Big Sister

Long ago and far away, when I was a college kid (I told you it was long ago), I volunteered for Big Brothers Big Sisters.  There weren’t enough male volunteers to serve as Big Brothers, so they asked me if I would mind being matched up with a Little Brother instead.

I grew up with three brothers, so I felt comfortable with a Little Brother instead of a Little Sister.  The first day I went to meet him, I was more nervous than I’d ever been meeting anyone, hoping he liked me, that we hit it off, that we had things in common.

My Little Brother was around 7 years old when I met him.  His mother warned me he was quiet, but that was a ferocious understatement.  He just flat wouldn’t talk to me.  I said hello, I introduced myself, I asked him questions, and he sat, bowl-cut blonde hair in his eyes, baseball cap pulled down, not speaking, barely looking at me.

Great.  The kid hates me.  My heart sank.  I was the worst Big Sister ever.  Well, even non-speaking kids gotta eat, so I offered to take him to lunch.  I don’t remember him saying much, but I do remember he liked my car, a tiny white Honda CRX. In a voice barely above a whisper, he stopped in front of his house and asked, “Is that your car?”  When I said yes, he smiled, the first smile he gave me.  Then he quickly went back to not talking.  I don’t even think he said good-bye to me when I dropped him off later.

I didn’t run for the hills.
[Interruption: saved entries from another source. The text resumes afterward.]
Source: an optimization exercise on an open RTL-to-GDS flow (aim: small area). Production flows keep margins and buffers that such runs may drop. Only simulation tests tie the RTL to the original design; equivalence was not proved. No activity file was given, so power comes from the tool's default toggle rates. No driver is modelled on the clock port, so clocking that relies on it looks cheaper here than on a real chip.

## run 1
## fm_voice
module fm_voice (
	input logic clk37,
	input logic rst,
	input logic cmd_valid,
	input logic [31:0] cmd_data,
	output logic signed [15:0] sample,
	output logic sample_valid,
	output logic cmd_busy
);
Settings: LEC_CHECK=0, ABC_AREA=1, CAP_MARGIN=20, CORE_MARGIN=2, CORE_UTILIZATION=75, PLACE_DENSITY=0.85, SLEW_MARGIN=20; clock period 10.0 ns.
standard.sh (not shown) runs the stock make flow with config.mk's settings and CLKGATE_MAP_FILE= SYNTH_SCRIPT=/design/flow/synth_recipe.tcl, a recipe that flattens the netlist after the stock synthesis.
==> flow/flow/run.sh <==
#!/bin/bash
# The standard layout (standard.sh) with three changes:
# - synthesis maps the logic with ABC's mapper told to relax delay in favour of area: the ORFS scripts
#   are copied to ./orfs_scripts unchanged except abc_area.script (ABC_AREA is
#   set in config.mk), and SCRIPTS_DIR points there;
# - the input and output ports are buffered with the smallest buffer (buf_1);
# - clock tree synthesis adds no dummy loads to balance the tree (leaf clusters
#   of up to 32 sinks within 110 um, clkbuf_16 only).
# The full tool output goes to standard.log here and to the ORFS logs under
# orfs/logs.
set -e
cd "$(dirname "$0")/.."
rm -rf orfs_scripts
cp -r "$FLOW_HOME/scripts" orfs_scripts
printf '&get -n\n&st\n&dch\n&nf -R 1000 -p\n&put\ntopo\nstime -c\n' > orfs_scripts/abc_area.script
export SCRIPTS_DIR="$PWD/orfs_scripts"
export BUFFER_PORTS_ARGS="-buffer_cell sky130_fd_sc_hd__buf_1"
export CTS_ARGS="-sink_clustering_enable -repair_clock_nets -dont_use_dummy_load -sink_clustering_size 32 -sink_clustering_max_diameter 110 -buf_list sky130_fd_sc_hd__clkbuf_16"
bash standard.sh > standard.log 2>&1
Setup changes, run 1 to run 2
Settings: changing CORE_UTILIZATION from 75 to 78; changing PLACE_DENSITY from 0.85 to 0.88.
diff --git a/flow/flow/run.sh b/flow/flow/run.sh
--- a/flow/flow/run.sh
+++ b/flow/flow/run.sh
@@ -7,3 +7,3 @@
 # - clock tree synthesis adds no dummy loads to balance the tree (leaf clusters
-#   of up to 32 sinks within 110 um, clkbuf_16 only).
+#   of up to 33 sinks within 90 um, clkbuf_16 only).
 # The full tool output goes to standard.log here and to the ORFS logs under
@@ -17,3 +17,3 @@
 export BUFFER_PORTS_ARGS="-buffer_cell sky130_fd_sc_hd__buf_1"
-export CTS_ARGS="-sink_clustering_enable -repair_clock_nets -dont_use_dummy_load -sink_clustering_size 32 -sink_clustering_max_diameter 110 -buf_list sky130_fd_sc_hd__clkbuf_16"
+export CTS_ARGS="-sink_clustering_enable -repair_clock_nets -dont_use_dummy_load -sink_clustering_size 33 -sink_clustering_max_diameter 90 -buf_list sky130_fd_sc_hd__clkbuf_16"
 bash standard.sh > standard.log 2>&1
### Flow results
Data required time of the critical path down 0.03 ns in run 2 wrt run 1
Between run 1 and run 2, the flow reports number of cells on the critical path increasing by more than 10%.
[run 2 vs run 1] layout cell share with drive strength beyond 1: higher in run 2
Modified inputs, run 3 compared to run 2
Settings: changing PLACE_DENSITY from 0.88 to 0.85; changing CORE_UTILIZATION from 78 to 75.
==> summary.txt <==
Against run 2, run 3 comes in about 0.4% higher on number of non-filler instances in the completed layout.
Combinational gate power (run 3 vs. run 2) decreases by a little under 10%
Diff run 2 -> run 3: worst setup slack increased by 0.076 ns relative to the old numbers; average cell area after synthesis closely matched the old numbers.
Initial core utilization in run 3 is 3.5 points lower than in run 2
Run 3 was carried through to the last stage, and its layout satisfied the timing, design-rule and antenna checks.
Comparing run 3 against run 2, there is no change at all in count of maximum capacitance violations.
Cmp run 3 and run 2 / global-route usage / higher: run 2
The post-route setup TNS was comparable across run 3 and run 2.
Measured against each other, run 3 and run 2 differ in combinational power share, the lower figure coming from run 3.
> inputs changed (run 3 -> run 4)
diff --git a/flow/flow/run.sh b/flow/flow/run.sh
--- a/flow/flow/run.sh
+++ b/flow/flow/run.sh
@@ -7,3 +7,3 @@
 # - clock tree synthesis adds no dummy loads to balance the tree (leaf clusters
-#   of up to 33 sinks within 90 um, clkbuf_16 only).
+#   of up to 34 sinks within 90 um, clkbuf_16 only).
 # The full tool output goes to standard.log here and to the ORFS logs under
@@ -17,3 +17,3 @@
 export BUFFER_PORTS_ARGS="-buffer_cell sky130_fd_sc_hd__buf_1"
-export CTS_ARGS="-sink_clustering_enable -repair_clock_nets -dont_use_dummy_load -sink_clustering_size 33 -sink_clustering_max_diameter 90 -buf_list sky130_fd_sc_hd__clkbuf_16"
+export CTS_ARGS="-sink_clustering_enable -repair_clock_nets -dont_use_dummy_load -sink_clustering_size 34 -sink_clustering_max_diameter 90 -buf_list sky130_fd_sc_hd__clkbuf_16"
 bash standard.sh > standard.log 2>&1
[summary]
Between run 3 and run 4, the difference in global-route track usage on met3 is negligible.
Delta (run 4 minus run 3): ratio of routed vias to standard cells lower, total length of routed wires fell 1.3%, register-to-register slack down 0.04 ns.
Between run 3 and run 4, the difference in internal power summed over all cells is negligible.
Lower number of inserted diodes among run 3 and run 4: run 4
Run 4 has maximum frequency below what run 3 had.
On number of resized instances in the post-cts repair step: run 4 sits below run 3.
Period utilization, run 3 and run 4, lower one = run 3.
Total power of run 4 falls short of that of run 3 slightly.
I came back, then came back again, and sometimes, his brothers came along with us so he would feel more comfortable.  I showed him my dorm room, walked around campus with him, played video games, took him to museums, and ate more hot dogs at his favorite restaurant than I ever cared to eat in a lifetime.

We got stuck in football traffic one day and no matter how hard I tried to find my way out of the tractor beam of stadium traffic, we were redirected and rerouted by traffic cops until we were forced to drive to the stadium.  I apologized for the detour, but turns out it was the coolest thing that could have happened to us.  He sat up, watching the cars, the people, the fans, the police, all the activity and energy, the massive stadium.  He was impressed I knew the traffic cop I stopped to ask how to get out of the stadium traffic (I worked for campus police at the time and knew pretty much everyone directing traffic).
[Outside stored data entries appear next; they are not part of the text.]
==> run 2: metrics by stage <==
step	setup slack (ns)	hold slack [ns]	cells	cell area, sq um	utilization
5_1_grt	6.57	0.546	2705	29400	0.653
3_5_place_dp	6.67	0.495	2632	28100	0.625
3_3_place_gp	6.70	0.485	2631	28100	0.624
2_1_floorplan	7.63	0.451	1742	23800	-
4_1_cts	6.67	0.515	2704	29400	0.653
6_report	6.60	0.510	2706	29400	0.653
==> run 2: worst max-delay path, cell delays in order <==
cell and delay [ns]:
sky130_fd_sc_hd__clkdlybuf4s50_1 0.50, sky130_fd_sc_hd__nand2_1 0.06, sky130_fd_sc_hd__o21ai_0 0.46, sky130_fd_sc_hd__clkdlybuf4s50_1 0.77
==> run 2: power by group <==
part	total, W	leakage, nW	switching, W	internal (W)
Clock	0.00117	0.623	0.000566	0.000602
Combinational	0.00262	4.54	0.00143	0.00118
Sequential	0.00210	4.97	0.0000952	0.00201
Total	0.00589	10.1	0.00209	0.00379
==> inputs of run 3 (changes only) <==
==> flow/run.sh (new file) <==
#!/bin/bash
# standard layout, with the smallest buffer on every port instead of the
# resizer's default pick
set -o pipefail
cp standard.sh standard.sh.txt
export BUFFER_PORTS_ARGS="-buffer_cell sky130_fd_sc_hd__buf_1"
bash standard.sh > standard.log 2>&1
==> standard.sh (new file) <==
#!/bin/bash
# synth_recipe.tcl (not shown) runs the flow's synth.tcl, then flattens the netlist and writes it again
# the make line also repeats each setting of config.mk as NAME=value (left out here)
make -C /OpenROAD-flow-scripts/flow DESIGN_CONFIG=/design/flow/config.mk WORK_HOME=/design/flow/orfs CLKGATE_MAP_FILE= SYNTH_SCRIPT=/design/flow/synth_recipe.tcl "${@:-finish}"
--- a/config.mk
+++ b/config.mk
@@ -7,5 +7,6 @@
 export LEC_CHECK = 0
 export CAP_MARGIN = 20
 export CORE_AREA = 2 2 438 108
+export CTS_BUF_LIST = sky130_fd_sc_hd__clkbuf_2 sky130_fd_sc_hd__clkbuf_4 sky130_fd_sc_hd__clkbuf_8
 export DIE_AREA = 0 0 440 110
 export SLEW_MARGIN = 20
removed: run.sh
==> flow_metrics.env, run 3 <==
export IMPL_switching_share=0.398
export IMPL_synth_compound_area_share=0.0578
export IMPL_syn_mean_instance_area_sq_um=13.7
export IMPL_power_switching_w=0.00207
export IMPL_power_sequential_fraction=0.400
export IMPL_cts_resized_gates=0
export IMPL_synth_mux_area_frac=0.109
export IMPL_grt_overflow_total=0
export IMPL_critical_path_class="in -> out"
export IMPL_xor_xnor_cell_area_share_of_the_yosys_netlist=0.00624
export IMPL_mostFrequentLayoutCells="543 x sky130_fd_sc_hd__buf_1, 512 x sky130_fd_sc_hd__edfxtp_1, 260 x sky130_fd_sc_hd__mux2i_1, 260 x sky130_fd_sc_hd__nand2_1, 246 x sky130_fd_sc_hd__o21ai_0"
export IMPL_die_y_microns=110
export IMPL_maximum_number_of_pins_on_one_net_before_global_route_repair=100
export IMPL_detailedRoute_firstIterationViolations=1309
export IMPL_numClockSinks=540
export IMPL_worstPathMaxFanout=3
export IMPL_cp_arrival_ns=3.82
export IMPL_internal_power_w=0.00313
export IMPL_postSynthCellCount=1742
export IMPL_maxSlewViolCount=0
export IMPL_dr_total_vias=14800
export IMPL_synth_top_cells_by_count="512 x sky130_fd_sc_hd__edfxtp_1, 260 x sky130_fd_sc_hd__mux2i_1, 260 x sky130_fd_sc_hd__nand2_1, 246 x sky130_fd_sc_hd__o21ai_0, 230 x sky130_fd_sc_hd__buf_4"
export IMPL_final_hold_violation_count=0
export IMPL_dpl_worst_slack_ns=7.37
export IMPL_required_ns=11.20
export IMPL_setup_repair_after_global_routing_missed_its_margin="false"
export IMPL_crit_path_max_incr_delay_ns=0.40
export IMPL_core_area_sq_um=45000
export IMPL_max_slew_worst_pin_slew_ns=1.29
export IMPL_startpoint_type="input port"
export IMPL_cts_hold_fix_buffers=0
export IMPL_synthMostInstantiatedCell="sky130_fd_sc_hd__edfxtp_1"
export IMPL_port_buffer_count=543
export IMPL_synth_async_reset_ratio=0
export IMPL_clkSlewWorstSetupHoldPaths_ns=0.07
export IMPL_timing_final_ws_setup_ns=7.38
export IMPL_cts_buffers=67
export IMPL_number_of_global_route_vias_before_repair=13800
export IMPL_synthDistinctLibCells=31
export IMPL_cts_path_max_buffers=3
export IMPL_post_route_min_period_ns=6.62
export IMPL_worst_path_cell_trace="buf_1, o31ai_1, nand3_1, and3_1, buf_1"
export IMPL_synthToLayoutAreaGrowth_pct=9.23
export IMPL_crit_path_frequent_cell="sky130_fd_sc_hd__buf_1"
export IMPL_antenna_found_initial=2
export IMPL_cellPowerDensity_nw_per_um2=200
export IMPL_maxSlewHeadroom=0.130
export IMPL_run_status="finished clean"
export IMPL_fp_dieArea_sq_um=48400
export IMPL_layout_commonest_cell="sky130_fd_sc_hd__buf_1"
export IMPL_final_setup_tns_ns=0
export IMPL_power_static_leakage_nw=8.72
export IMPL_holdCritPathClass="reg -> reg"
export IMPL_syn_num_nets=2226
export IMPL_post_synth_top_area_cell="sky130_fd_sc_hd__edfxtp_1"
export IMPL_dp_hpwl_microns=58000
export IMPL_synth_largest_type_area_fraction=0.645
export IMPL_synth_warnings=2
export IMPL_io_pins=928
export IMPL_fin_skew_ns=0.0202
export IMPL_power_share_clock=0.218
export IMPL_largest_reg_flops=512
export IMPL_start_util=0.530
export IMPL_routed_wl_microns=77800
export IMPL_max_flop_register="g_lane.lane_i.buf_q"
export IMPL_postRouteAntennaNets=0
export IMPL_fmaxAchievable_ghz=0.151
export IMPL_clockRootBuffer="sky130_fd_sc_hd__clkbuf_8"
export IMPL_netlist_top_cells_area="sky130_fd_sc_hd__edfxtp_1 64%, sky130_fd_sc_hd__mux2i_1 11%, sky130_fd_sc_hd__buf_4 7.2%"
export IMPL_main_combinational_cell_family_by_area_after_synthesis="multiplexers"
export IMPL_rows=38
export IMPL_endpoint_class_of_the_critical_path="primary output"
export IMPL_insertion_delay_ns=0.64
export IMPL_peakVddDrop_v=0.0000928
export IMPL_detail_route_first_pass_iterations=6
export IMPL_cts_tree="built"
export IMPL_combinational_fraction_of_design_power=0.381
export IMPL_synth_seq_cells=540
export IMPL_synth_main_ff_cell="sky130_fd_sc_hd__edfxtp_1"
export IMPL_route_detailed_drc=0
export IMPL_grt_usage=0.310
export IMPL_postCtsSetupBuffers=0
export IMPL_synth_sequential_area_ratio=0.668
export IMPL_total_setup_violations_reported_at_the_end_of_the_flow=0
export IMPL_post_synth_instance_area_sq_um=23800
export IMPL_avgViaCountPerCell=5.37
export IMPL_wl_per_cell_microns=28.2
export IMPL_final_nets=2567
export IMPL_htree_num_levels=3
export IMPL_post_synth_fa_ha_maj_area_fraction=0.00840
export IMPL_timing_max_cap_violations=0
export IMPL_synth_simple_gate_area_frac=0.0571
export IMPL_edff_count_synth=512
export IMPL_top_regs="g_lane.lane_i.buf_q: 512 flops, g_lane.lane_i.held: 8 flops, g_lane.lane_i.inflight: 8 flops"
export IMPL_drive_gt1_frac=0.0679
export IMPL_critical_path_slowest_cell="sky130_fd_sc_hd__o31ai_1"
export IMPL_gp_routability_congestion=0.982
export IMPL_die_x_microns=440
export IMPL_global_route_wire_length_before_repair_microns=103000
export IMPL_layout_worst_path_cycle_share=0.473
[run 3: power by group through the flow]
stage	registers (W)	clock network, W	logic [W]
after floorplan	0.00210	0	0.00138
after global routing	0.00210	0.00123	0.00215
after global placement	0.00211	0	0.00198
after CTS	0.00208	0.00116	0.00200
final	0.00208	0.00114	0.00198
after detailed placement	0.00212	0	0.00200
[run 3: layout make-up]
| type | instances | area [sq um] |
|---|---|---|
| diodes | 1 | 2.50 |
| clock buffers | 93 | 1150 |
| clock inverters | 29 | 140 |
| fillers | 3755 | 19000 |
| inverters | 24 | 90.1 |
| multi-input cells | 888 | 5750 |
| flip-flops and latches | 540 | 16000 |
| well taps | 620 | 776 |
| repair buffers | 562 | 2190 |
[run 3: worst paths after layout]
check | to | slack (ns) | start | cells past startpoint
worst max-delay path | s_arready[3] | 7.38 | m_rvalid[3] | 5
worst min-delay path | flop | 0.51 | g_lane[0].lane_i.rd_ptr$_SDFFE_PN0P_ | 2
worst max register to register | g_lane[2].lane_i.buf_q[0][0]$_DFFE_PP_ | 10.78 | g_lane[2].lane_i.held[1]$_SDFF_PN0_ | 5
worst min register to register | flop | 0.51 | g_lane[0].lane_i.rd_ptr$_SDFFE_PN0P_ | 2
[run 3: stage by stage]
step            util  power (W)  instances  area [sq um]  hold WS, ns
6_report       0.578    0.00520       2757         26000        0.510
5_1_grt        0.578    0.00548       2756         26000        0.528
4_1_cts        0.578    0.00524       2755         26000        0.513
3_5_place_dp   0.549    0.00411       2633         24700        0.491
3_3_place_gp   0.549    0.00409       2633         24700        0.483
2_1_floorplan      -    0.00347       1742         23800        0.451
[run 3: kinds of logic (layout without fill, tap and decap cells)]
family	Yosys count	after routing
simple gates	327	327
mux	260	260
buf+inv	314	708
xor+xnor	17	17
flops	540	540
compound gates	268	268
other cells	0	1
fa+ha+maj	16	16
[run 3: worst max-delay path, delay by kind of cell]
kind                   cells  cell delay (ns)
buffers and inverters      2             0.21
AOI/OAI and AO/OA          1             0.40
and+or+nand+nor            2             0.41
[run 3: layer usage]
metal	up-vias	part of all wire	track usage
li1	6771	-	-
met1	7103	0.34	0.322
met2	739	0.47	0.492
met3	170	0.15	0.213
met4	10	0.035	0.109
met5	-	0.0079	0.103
He was my Little Brother for 2 years, then I graduated and moved about an hour and a half away for graduate school.  Since our relationship was well established, Big Brothers Big Sisters let us alter our schedule a bit and get together every two weeks instead of every week.  I worked, took my graduate classes, and traveled every other weekend to spend time with him.  His mother told me that he liked to brag that his Big Sister drove an hour and a half just to see him.

When I got married to my now ex-husband, my Little Brother and his family came to the wedding.  I had pictures of him and me outside the church, playing and laughing, but my ex and his second wife chose to destroy all of the wedding pictures, including the ones of me and my Little Brother.  Real classy.  Not hard to fathom why he is a distant ex now.  I really wish I still had those pictures.

When my then-husband and I moved to another state, the distance was much greater.  I had no choice: I had to contact Big Brothers Big Sisters and let them know I couldn’t be his Big Sister anymore.  They talked to his mom to let her know the game plan for the transition, and I went to see him to tell him and to say good-bye.  Last I heard about him, he was on a waiting list for a Big Brother to replace me.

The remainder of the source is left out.